WHAT THE TASK REQUIRES:
Give back every line of the data below exactly.

Stored data entries
***
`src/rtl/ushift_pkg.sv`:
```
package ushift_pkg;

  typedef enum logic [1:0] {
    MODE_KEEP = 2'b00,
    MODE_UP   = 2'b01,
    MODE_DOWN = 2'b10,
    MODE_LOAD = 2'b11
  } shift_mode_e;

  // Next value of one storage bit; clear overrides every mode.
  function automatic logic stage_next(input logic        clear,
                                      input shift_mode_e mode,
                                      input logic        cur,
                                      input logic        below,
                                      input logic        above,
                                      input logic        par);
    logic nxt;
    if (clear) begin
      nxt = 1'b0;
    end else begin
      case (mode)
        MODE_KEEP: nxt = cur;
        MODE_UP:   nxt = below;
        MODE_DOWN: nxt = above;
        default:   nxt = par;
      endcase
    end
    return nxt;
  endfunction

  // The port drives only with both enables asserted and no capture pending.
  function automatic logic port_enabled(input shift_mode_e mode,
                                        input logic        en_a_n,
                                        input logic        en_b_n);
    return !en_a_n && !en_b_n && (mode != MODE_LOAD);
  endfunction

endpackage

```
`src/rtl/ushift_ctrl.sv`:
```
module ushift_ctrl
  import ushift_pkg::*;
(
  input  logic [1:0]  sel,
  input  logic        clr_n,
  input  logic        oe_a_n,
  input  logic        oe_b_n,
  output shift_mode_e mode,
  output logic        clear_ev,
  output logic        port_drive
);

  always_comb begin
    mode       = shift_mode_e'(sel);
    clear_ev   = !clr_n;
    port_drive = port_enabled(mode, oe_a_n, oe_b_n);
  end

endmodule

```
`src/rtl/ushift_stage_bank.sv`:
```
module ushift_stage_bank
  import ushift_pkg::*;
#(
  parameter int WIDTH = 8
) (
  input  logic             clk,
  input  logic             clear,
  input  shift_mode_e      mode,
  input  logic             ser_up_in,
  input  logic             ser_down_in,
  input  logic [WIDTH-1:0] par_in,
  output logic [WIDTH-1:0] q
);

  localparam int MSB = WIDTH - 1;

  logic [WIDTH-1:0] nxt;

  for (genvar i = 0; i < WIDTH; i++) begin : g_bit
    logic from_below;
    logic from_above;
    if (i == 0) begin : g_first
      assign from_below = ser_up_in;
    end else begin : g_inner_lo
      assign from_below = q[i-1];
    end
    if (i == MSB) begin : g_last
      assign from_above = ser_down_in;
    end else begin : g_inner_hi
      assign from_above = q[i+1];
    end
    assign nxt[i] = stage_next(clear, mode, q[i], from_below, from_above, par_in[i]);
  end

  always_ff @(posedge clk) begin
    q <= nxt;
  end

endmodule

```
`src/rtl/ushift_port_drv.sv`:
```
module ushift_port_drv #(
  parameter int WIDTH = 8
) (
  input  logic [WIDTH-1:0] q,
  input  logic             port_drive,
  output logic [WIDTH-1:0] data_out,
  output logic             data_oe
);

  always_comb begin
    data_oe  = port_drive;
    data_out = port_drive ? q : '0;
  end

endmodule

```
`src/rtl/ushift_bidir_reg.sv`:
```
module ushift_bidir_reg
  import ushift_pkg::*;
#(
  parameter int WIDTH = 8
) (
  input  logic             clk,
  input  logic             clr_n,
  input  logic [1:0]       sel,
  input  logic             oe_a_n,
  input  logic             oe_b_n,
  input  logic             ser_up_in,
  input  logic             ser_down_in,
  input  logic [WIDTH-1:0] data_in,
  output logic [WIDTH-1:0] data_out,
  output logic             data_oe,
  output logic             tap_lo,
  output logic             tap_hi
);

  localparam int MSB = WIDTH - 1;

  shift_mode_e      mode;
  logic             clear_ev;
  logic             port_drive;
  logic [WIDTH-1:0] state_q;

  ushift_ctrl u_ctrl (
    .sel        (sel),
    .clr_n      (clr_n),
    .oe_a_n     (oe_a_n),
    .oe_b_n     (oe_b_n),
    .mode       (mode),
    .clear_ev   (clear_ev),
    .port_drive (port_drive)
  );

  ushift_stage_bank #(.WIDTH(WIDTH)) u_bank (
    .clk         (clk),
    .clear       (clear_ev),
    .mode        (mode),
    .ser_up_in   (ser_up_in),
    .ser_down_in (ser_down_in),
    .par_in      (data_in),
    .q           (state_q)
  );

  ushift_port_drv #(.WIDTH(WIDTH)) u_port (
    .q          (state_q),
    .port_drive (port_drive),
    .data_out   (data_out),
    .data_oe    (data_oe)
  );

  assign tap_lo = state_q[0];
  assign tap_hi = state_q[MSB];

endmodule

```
***
REPLY:
`src/rtl/ushift_pkg.sv`:
```
package ushift_pkg;

  typedef enum logic [1:0] {
    MODE_KEEP = 2'b00,
    MODE_UP   = 2'b01,
    MODE_DOWN = 2'b10,
    MODE_LOAD = 2'b11
  } shift_mode_e;

  // Next value of one storage bit; clear overrides every mode.
  function automatic logic stage_next(input logic        clear,
                                      input shift_mode_e mode,
                                      input logic        cur,
                                      input logic        below,
                                      input logic        above,
                                      input logic        par);
    logic nxt;
    if (clear) begin
      nxt = 1'b0;
    end else begin
      case (mode)
        MODE_KEEP: nxt = cur;
        MODE_UP:   nxt = below;
        MODE_DOWN: nxt = above;
        default:   nxt = par;
      endcase
    end
    return nxt;
  endfunction

  // The port drives only with both enables asserted and no capture pending.
  function automatic logic port_enabled(input shift_mode_e mode,
                                        input logic        en_a_n,
                                        input logic        en_b_n);
    return !en_a_n && !en_b_n && (mode != MODE_LOAD);
  endfunction

endpackage

```
`src/rtl/ushift_ctrl.sv`:
```
module ushift_ctrl
  import ushift_pkg::*;
(
  input  logic [1:0]  sel,
  input  logic        clr_n,
  input  logic        oe_a_n,
  input  logic        oe_b_n,
  output shift_mode_e mode,
  output logic        clear_ev,
  output logic        port_drive
);

  always_comb begin
    mode       = shift_mode_e'(sel);
    clear_ev   = !clr_n;
    port_drive = port_enabled(mode, oe_a_n, oe_b_n);
  end

endmodule

```
`src/rtl/ushift_stage_bank.sv`:
```
module ushift_stage_bank
  import ushift_pkg::*;
#(
  parameter int WIDTH = 8
) (
  input  logic             clk,
  input  logic             clear,
  input  shift_mode_e      mode,
  input  logic             ser_up_in,
  input  logic             ser_down_in,
  input  logic [WIDTH-1:0] par_in,
  output logic [WIDTH-1:0] q
);

  localparam int MSB = WIDTH - 1;

  logic [WIDTH-1:0] nxt;

  for (genvar i = 0; i < WIDTH; i++) begin : g_bit
    logic from_below;
    logic from_above;
    if (i == 0) begin : g_first
      assign from_below = ser_up_in;
    end else begin : g_inner_lo
      assign from_below = q[i-1];
    end
    if (i == MSB) begin : g_last
      assign from_above = ser_down_in;
    end else begin : g_inner_hi
      assign from_above = q[i+1];
    end
    assign nxt[i] = stage_next(clear, mode, q[i], from_below, from_above, par_in[i]);
  end

  always_ff @(posedge clk) begin
    q <= nxt;
  end

endmodule

```
`src/rtl/ushift_port_drv.sv`:
```
module ushift_port_drv #(
  parameter int WIDTH = 8
) (
  input  logic [WIDTH-1:0] q,
  input  logic             port_drive,
  output logic [WIDTH-1:0] data_out,
  output logic             data_oe
);

  always_comb begin
    data_oe  = port_drive;
    data_out = port_drive ? q : '0;
  end

endmodule

```
`src/rtl/ushift_bidir_reg.sv`:
```
module ushift_bidir_reg
  import ushift_pkg::*;
#(
  parameter int WIDTH = 8
) (
  input  logic             clk,
  input  logic             clr_n,
  input  logic [1:0]       sel,
  input  logic             oe_a_n,
  input  logic             oe_b_n,
  input  logic             ser_up_in,
  input  logic             ser_down_in,
  input  logic [WIDTH-1:0] data_in,
  output logic [WIDTH-1:0] data_out,
  output logic             data_oe,
  output logic             tap_lo,
  output logic             tap_hi
);

  localparam int MSB = WIDTH - 1;

  shift_mode_e      mode;
  logic             clear_ev;
  logic             port_drive;
  logic [WIDTH-1:0] state_q;

  ushift_ctrl u_ctrl (
    .sel        (sel),
    .clr_n      (clr_n),
    .oe_a_n     (oe_a_n),
    .oe_b_n     (oe_b_n),
    .mode       (mode),
    .clear_ev   (clear_ev),
    .port_drive (port_drive)
  );

  ushift_stage_bank #(.WIDTH(WIDTH)) u_bank (
    .clk         (clk),
    .clear       (clear_ev),
    .mode        (mode),
    .ser_up_in   (ser_up_in),
    .ser_down_in (ser_down_in),
    .par_in      (data_in),
    .q           (state_q)
  );

  ushift_port_drv #(.WIDTH(WIDTH)) u_port (
    .q          (state_q),
    .port_drive (port_drive),
    .data_out   (data_out),
    .data_oe    (data_oe)
  );

  assign tap_lo = state_q[0];
  assign tap_hi = state_q[MSB];

endmodule

```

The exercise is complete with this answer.